緑茶の口腔ケアに関する効果は様々な成書において紹介されておりますが、具体的にどのような緑茶にどの程度のカテキンが含まれているのかといった内容にまで言及しているものは少ないですね。ここでは、カテキンに関する総論を提供し、その2において実際のカテキン含有量を示します。
今やカテキン真っ盛りというくらいの普及ぶりですが、意外とその正体は知られていません。カテキン(catechin)とは緑茶などに含まれる化学物質です。カテキンには似たような仲間があり、緑茶に含まれるのは次の4種類であることがわかっています。

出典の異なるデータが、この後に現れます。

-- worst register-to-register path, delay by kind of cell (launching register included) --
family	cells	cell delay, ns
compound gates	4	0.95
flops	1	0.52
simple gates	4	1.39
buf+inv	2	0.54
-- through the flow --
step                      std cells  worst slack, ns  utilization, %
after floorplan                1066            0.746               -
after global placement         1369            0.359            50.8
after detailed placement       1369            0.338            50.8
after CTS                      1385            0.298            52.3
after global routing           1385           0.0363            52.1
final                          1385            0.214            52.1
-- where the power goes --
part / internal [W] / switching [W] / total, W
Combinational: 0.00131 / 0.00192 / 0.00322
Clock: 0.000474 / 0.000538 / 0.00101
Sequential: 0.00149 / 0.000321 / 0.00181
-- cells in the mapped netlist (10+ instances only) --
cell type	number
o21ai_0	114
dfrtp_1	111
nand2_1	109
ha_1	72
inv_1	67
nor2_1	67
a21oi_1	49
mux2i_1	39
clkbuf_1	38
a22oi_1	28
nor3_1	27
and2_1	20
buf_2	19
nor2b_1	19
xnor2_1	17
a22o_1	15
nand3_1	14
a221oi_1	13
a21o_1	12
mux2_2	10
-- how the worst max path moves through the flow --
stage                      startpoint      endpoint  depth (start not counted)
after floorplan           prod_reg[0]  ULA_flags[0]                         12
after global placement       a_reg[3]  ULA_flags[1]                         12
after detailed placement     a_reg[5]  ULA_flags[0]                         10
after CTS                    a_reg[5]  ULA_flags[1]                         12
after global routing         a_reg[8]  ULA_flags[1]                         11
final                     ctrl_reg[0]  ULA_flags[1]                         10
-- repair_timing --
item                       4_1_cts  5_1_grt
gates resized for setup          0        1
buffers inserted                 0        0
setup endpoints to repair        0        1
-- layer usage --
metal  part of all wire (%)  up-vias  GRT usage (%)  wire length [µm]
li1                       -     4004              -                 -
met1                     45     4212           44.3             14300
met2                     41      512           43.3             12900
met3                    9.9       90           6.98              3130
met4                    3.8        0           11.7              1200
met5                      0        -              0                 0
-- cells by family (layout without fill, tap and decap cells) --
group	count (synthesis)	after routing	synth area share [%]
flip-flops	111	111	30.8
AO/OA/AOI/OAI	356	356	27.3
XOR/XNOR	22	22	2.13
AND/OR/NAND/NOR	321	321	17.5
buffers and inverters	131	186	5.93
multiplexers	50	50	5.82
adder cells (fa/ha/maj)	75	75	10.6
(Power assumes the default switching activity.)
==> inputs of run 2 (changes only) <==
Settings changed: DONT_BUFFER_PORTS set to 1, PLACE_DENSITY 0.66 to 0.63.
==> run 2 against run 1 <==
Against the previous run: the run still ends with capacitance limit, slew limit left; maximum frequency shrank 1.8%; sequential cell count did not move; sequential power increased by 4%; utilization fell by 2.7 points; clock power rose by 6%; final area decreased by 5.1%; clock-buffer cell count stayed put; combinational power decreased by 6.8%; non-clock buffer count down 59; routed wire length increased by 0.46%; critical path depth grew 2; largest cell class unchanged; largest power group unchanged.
### src/rtl/imem_loader.sv
// Instruction-memory loader: turns a header + big-endian byte stream into
// 32-bit word writes, holding the CPU off while a frame is being loaded.
module imem_loader #(
  parameter int unsigned MEM_WORDS = 32
) (
  input  logic        clk,
  input  logic        reset_n,
  input  logic        byte_valid,
  input  logic [7:0]  byte_data,
  output logic        wr_en,
  output logic [30:0] wr_addr,
  output logic [31:0] wr_data,
  output logic        cpu_hold,
  output logic        done,
  output logic        err
);

  localparam int unsigned WCW = (MEM_WORDS > 1) ? $clog2(MEM_WORDS) : 1;

  localparam logic [0:0] S_IDLE = 1'b0;
  localparam logic [0:0] S_LOAD = 1'b1;

  logic [0:0]     state_q, state_d;
  logic [7:0]     n_q, n_d;
  logic [WCW-1:0] word_cnt_q, word_cnt_d;
  logic [1:0]     byte_cnt_q, byte_cnt_d;
  logic [31:0]    shift_q, shift_d;
  logic           wr_en_q, wr_en_d;
  logic [30:0]    wr_addr_q, wr_addr_d;
  logic [31:0]    wr_data_q, wr_data_d;
  logic           hold_q, hold_d;
  logic           done_q, done_d;
  logic           err_q, err_d;

  logic hdr_ok;
  logic last_word;
  logic finishing;

  assign hdr_ok    = (byte_data != 8'd0) && (32'(byte_data) <= MEM_WORDS);
  assign last_word = (32'(word_cnt_q) + 32'd1) == 32'(n_q);

  always_comb begin
    state_d    = state_q;
    n_d        = n_q;
    word_cnt_d = word_cnt_q;
    byte_cnt_d = byte_cnt_q;
    shift_d    = shift_q;
    wr_en_d    = 1'b0;
    wr_addr_d  = wr_addr_q;
    wr_data_d  = wr_data_q;
    done_d     = 1'b0;
    err_d      = 1'b0;
    finishing  = 1'b0;

    case (state_q)
      S_IDLE: begin
        if (byte_valid) begin
          if (hdr_ok) begin
            state_d    = S_LOAD;
            n_d        = byte_data;
            word_cnt_d = '0;
            byte_cnt_d = '0;
            shift_d    = '0;
          end else begin
            err_d = 1'b1;
          end
        end
      end
      default: begin
        if (byte_valid) begin
          shift_d    = {shift_q[23:0], byte_data};
          byte_cnt_d = byte_cnt_q + 2'd1;
          if (byte_cnt_q == 2'd3) begin
            wr_en_d   = 1'b1;
            wr_data_d = {shift_q[23:0], byte_data};
            wr_addr_d = 31'({word_cnt_q, 2'b00});
            if (last_word) begin
              // Back to IDLE now so a byte in the done cycle is taken as a header.
              state_d    = S_IDLE;
              done_d     = 1'b1;
              finishing  = 1'b1;
              word_cnt_d = '0;
            end else begin
              word_cnt_d = word_cnt_q + WCW'(1);
            end
          end
        end
      end
    endcase

    // Hold stays up through the done cycle, then follows the state.
    hold_d = (state_d == S_LOAD) || finishing;
  end

  always_ff @(posedge clk or negedge reset_n) begin
    if (!reset_n) begin
      state_q    <= S_IDLE;
      n_q        <= '0;
      word_cnt_q <= '0;
      byte_cnt_q <= '0;
      shift_q    <= '0;
      wr_en_q    <= 1'b0;
      wr_addr_q  <= '0;
      wr_data_q  <= '0;
      hold_q     <= 1'b0;
      done_q     <= 1'b0;
      err_q      <= 1'b0;
    end else begin
      state_q    <= state_d;
      n_q        <= n_d;
      word_cnt_q <= word_cnt_d;
      byte_cnt_q <= byte_cnt_d;
      shift_q    <= shift_d;
      wr_en_q    <= wr_en_d;
      wr_addr_q  <= wr_addr_d;
      wr_data_q  <= wr_data_d;
      hold_q     <= hold_d;
      done_q     <= done_d;
      err_q      <= err_d;
    end
  end

  assign wr_en    = wr_en_q;
  assign wr_addr  = wr_addr_q;
  assign wr_data  = wr_data_q;
  assign cpu_hold = hold_q;
  assign done     = done_q;
  assign err      = err_q;

endmodule
[src/rtl/pht_update_ctrl.sv]
// rtl/pht_update_ctrl.sv - PHT 2-bit counter read-modify-write sequencer
// Two arbitrated update requesters share a single-port SRAM with the lookup path.
module pht_update_ctrl #(
   parameter int IDX_W      = 10,
   parameter int CNT_W      = 2,
   parameter int STARVE_LIM = 8
) (
   input  logic             clk_i,
   input  logic             rst_i,
   input  logic             upd0_valid_i,
   output logic             upd0_ready_o,
   input  logic [IDX_W-1:0] upd0_idx_i,
   input  logic             upd0_taken_i,
   input  logic             upd1_valid_i,
   output logic             upd1_ready_o,
   input  logic [IDX_W-1:0] upd1_idx_i,
   input  logic             upd1_taken_i,
   input  logic             lkp_valid_i,
   output logic             lkp_ready_o,
   input  logic [IDX_W-1:0] lkp_idx_i,
   output logic             lkp_cnt_valid_o,
   output logic [CNT_W-1:0] lkp_cnt_o,
   output logic             pht_ce_o,
   output logic             pht_we_o,
   output logic [IDX_W-1:0] pht_addr_o,
   output logic [CNT_W-1:0] pht_wdata_o,
   input  logic [CNT_W-1:0] pht_rdata_i,
   output logic             busy_o
);

   typedef enum logic [1:0] {S_IDLE, S_RD, S_MOD, S_WR} state_t;

   localparam int SC_W = $clog2(STARVE_LIM + 1);
   localparam logic [SC_W-1:0] STARVE_MAX = SC_W'(STARVE_LIM);

   state_t           state_q, state_d;
   logic             rr_q, rr_d;
   logic [SC_W-1:0]  starve_q, starve_d;
   logic [IDX_W-1:0] idx_q, idx_d;
   logic             taken_q, taken_d;
   logic [CNT_W-1:0] cnt_q, cnt_d;
   logic             lkp_rv_q, lkp_rv_d;

   logic             grant0, grant1, lkp_win, upd_phase;
   logic             upd0_ready, upd1_ready;

   function automatic logic [CNT_W-1:0] sat(input logic [CNT_W-1:0] c, input logic t);
      if (t) return (c == '1) ? c : c + 1'b1;
      else   return (c == '0) ? c : c - 1'b1;
   endfunction

   always_comb begin
      state_d     = state_q;
      rr_d        = rr_q;
      starve_d    = starve_q;
      idx_d       = idx_q;
      taken_d     = taken_q;
      cnt_d       = cnt_q;
      upd0_ready  = 1'b0;
      upd1_ready  = 1'b0;
      pht_ce_o    = 1'b0;
      pht_we_o    = 1'b0;
      pht_addr_o  = '0;
      pht_wdata_o = '0;

      grant0    = upd0_valid_i & (~upd1_valid_i | ~rr_q);
      grant1    = upd1_valid_i & (~upd0_valid_i | rr_q);
      upd_phase = (state_q == S_RD) || (state_q == S_WR);
      // Lookups only yield to an update once it has been blocked STARVE_LIM cycles in a row
      lkp_win   = lkp_valid_i & (~upd_phase | (starve_q != STARVE_MAX));
      lkp_rv_d  = lkp_win;

      if (lkp_win) begin
         pht_ce_o   = 1'b1;
         pht_addr_o = lkp_idx_i;
      end

      case (state_q)
         S_IDLE: begin
            starve_d = '0;
            if (grant0) begin
               upd0_ready = 1'b1;
               idx_d      = upd0_idx_i;
               taken_d    = upd0_taken_i;
               rr_d       = 1'b1;
               state_d    = S_RD;
            end else if (grant1) begin
               upd1_ready = 1'b1;
               idx_d      = upd1_idx_i;
               taken_d    = upd1_taken_i;
               rr_d       = 1'b0;
               state_d    = S_RD;
            end
         end
         S_RD: begin
            if (lkp_win) begin
               starve_d = starve_q + 1'b1;
            end else begin
               pht_ce_o   = 1'b1;
               pht_addr_o = idx_q;
               starve_d   = '0;
               state_d    = S_MOD;
            end
         end
         S_MOD: begin
            starve_d = '0;
            cnt_d    = pht_rdata_i;
            state_d  = S_WR;
         end
         S_WR: begin
            if (lkp_win) begin
               starve_d = starve_q + 1'b1;
            end else begin
               pht_ce_o    = 1'b1;
               pht_we_o    = 1'b1;
               pht_addr_o  = idx_q;
               pht_wdata_o = sat(cnt_q, taken_q);
               starve_d    = '0;
               state_d     = S_IDLE;
            end
         end
         default: state_d = S_IDLE;
      endcase
   end

   always_ff @(posedge clk_i or posedge rst_i) begin
      if (rst_i) begin
         state_q  <= S_IDLE;
         rr_q     <= 1'b0;
         starve_q <= '0;
         idx_q    <= '0;
         taken_q  <= 1'b0;
         cnt_q    <= '0;
         lkp_rv_q <= 1'b0;
      end else begin
         state_q  <= state_d;
         rr_q     <= rr_d;
         starve_q <= starve_d;
         idx_q    <= idx_d;
         taken_q  <= taken_d;
         cnt_q    <= cnt_d;
         lkp_rv_q <= lkp_rv_d;
      end
   end

   // Handshake outputs follow request valids combinationally, so hold them low during reset
   assign upd0_ready_o    = upd0_ready & ~rst_i;
   assign upd1_ready_o    = upd1_ready & ~rst_i;
   assign lkp_ready_o     = lkp_win & ~rst_i;
   assign lkp_cnt_valid_o = lkp_rv_q;
   assign lkp_cnt_o       = lkp_rv_q ? pht_rdata_i : '0;
   assign busy_o          = (state_q != S_IDLE);

endmodule

[config.mk]
export PLATFORM = sky130hd
export DESIGN_NAME = pht_update_ctrl
export DESIGN_NICKNAME = d
export VERILOG_FILES = /design/src/rtl/pht_update_ctrl.sv
export SDC_FILE = /design/constraint.sdc
export NUM_CORES = 1
export LEC_CHECK = 0
export CORE_MARGIN = 1
export CORE_UTILIZATION = 41
export DETAILED_ROUTE_END_ITERATION = 6
export HOLD_SLACK_MARGIN = 0.08
export PLACE_DENSITY = 0.84
export SLEW_MARGIN = 20
export SYNTH_ARGS = -nofsm -noshare
export SYNTH_HDL_FRONTEND = slang
export SYNTH_SLANG_ARGS = --single-unit
[constraint.sdc]
create_clock -name clk_i -period 2.8 [get_ports clk_i]
set_input_delay 0.28 -clock clk_i [delete_from_list [all_inputs] [get_ports clk_i]]
set_output_delay 0.28 -clock clk_i [all_outputs]
set_load 0.03 [all_outputs]
==> flow_summary.rst, run 1 <==
.. list-table::
   :header-rows: 1

   * - Metric
     - Value
   * - H-tree depth
     - 1
   * - Total power density per cell area
     - 759 nW/um^2
   * - Layout Skew
     - 0.00943 ns
   * - Vias
     - 1,120
   * - Worst min path class
     - in2async
   * - Num Clock Sinks
     - 21
   * - Hold buffer count at cts
     - 0
   * - Gr ovfl total
     - 0
   * - Register bit count reported by yosys
     - 21
   * - Least-Margin Pin Slew
     - 0.379 ns
   * - Syn Inst Count
     - 120
   * - Cell Area, Placed
     - around 1800 um^2
   * - Share of layout cells above drive strength 1
     - 0.105
   * - Post-CTS setup repair buffer count
     - 0
   * - Area fraction in compound gates after synthesis
     - 0.180
   * - Worst Path Max Fanout
     - 5
   * - Max Buffers Root-to-Sink
     - 2
   * - CP startpoint kind
     - flop
   * - Total of buffers placed on input and output ports
     - ~60
   * - Synthesized netlist net count
     - 166
   * - Run status
     - finished with violations
   * - Mean Syn Cell Area
     - 10.2 um^2
   * - P&R area growth vs syn
     - 55.2%
   * - Wire length on met2
     - 1620 um
   * - Total Die Area
     - 3220 um^2
   * - Highest metal used
     - met4
   * - Share of the yosys chip area belonging to registers
     - 0.428
   * - Share of the synthesized area in the top cell type
     - 0.428
   * - Final count of negative-setup-slack endpoints
     - 0
   * - Class of the most critical setup path
     - reg2out
   * - Final number of hold-violating endpoints
     - 0
   * - Count of max-cap constraint violations
     - 0
   * - Number of antenna violations at the first check in global routing
     - 0
   * - Cell types occupying the most area after synthesis
     - sky130_fd_sc_hd__dfrtp_1 43%, sky130_fd_sc_hd__mux2i_1 9.8%, sky130_fd_sc_hd__ha_1 7.1%, sky130_fd_sc_hd__a22o_1 6.4%, sky130_fd_sc_hd__o21ai_0 4.9%
   * - Die Height
     - 56.7 um
   * - Core Region
     - approximately 2800 um^2
   * - Yosys warning total
     - 0
   * - Highest ir drop seen on vdd
     - 0.000392 V
   * - Worst slew margin
     - 0.747
   * - Post-route met1 wirelength
     - ~1300 um
   * - Portion of the clock cycle consumed by the worst path in the final layout
     - 0.902
   * - Number of detailed-route iterations in the first pass
     - 6
   * - Drt total wl
     - 3110 um
   * - DRC errors left
     - 8
   * - Root buffer cell
     - sky130_fd_sc_hd__clkbuf_4
   * - Antenna viol nets, final
     - 0
   * - Die Wd
     - about 57 um
   * - Critical path required time
     - 2.52 ns
   * - Dominant combinational cell family by area after synthesis
     - compound AO/OA/AOI/OAI gates
   * - LEAKAGE
     - 0.990 nW
   * - Detailed router's first-iteration violation count
     - 45
   * - Multiplexer area fraction after synthesis
     - 0.116
   * - Hpwl dp
     - 2360 um
   * - Endpoint type of the worst setup path
     - primary output
   * - CTS tree
     - built
   * - Starting density of the core
     - 0.438
   * - NumNets Final
     - 228
   * - Number of CTS-inserted buffers
     - 3
   * - Final non-filler cell area
     - 1910 um^2
   * - Number of global-route vias before repair
     - 1,174
   * - Largest net degree at the start of global routing
     - 23
   * - Area share of fa/ha/maj cells after synthesis
     - 0.0876
   * - Number of primary I/O pins
     - 60
   * - Final worst path period need
     - about 2.5 ns
   * - Filler cell count
     - 244
   * - Final cell utilization of the core
     - 0.680
   * - Synthesized-area fraction occupied by xor and xnor cells
     - 0.0143
   * - Insertion delay of the later-clocked pin in the worst-skew pair
     - 0.30 ns
   * - Maximum operating frequency
     - 396 MHz
   * - Met3 WL post-DR
     - between 100 and 150 um
   * - Final count of pins violating max slew
     - 0
   * - Number of antenna diodes
     - 0
   * - First-pass GRT wire length
     - 5140 um
   * - Synth area leader
     - sky130_fd_sc_hd__dfrtp_1
   * - Failing checks
     - DRC
   * - Last weighted congestion value of the routability-driven placer
     - 0.725
   * - Vias per std cell
     - 5.28
   * - Commonest cells after routing, fill and taps aside
     - 49 x sky130_fd_sc_hd__clkdlybuf4s50_1, 21 x sky130_fd_sc_hd__dfrtp_1, 13 x sky130_fd_sc_hd__nand2_1
   * - Aggregate global-route resource usage
     - 0.207
   * - Unique cell type count in the Yosys netlist
     - 32
   * - Unrepaired setup endpoints after global routing
     - false
   * - Synthesized cell area
     - 1230 um^2
   * - Per-cell routed wire length
     - 14.7 um
   * - Clock input transition at the sequential cells of the worst setup and hold paths
     - ~0.12 ns
   * - Setup TNS
     - 0 ns
   * - Area fraction in and, or, nand and nor cells after synthesis
     - 0.125
   * - Std-Cell Rows
     - 19
   * - Arrival time worst endpoint
     - 2.24 ns
   * - Commonest non-fill, non-tap cell in the layout
     - sky130_fd_sc_hd__clkdlybuf4s50_1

カテキン類はどうゆう風にからだに良いのか、まとめてみました
●抗菌作用
O−157やサルモネラ菌、コレラ菌など人体に有害な細菌に対し、優れた抗菌作用を有していることが学会等で報告されています。菌なら何でもやっつけるのかというとそうでもないようで、例えば腸内の善玉菌(乳酸菌やビフィズス菌)に対しては無効なので、腸内細菌叢の改善には効果的とは言えます。寿司などのナマ物を食べた後にアガリと称して緑茶が供されるのは、案外先人の知恵なのかもしれません。
●抗酸化作用
まず「抗酸化」という意味についておさらいします。体内に摂取された食物などは、酵素などによって分解・代謝されますが、その過程の一部に参加過程があり、そこで活性酸素というものが発生します。この活性酸素は細胞のDNAを傷つけるという性質があり、傷つけられたDNAは高い確率でがん化します。抗酸化作用とは、悪玉である活性酸素の発生を抑える作用のことです。
●抗腫瘍作用
抗酸化作用が「がんの発生」を抑えるということなら、抗腫瘍作用は「がんの成長の抑制」といえます。がんの細胞はそれ自身が成長するために周囲に多くの血管を新しく作るという性質を持っています。新しく作られた血管網は、がん細胞自身を肥え太らせるためにどんどん血液を供給し、より強力になったがん細胞は更に血管を多く作り、自分をどんどん大きくしていくという悪循環に陥ります。カテキン類は、このがん細胞の血管を新しく作る力を抑え込む働きを有しています。血管網を新しく作れなければ、がん細胞は増殖することができず、結果として腫瘍そのものが大きくなるためのを抑制することになります。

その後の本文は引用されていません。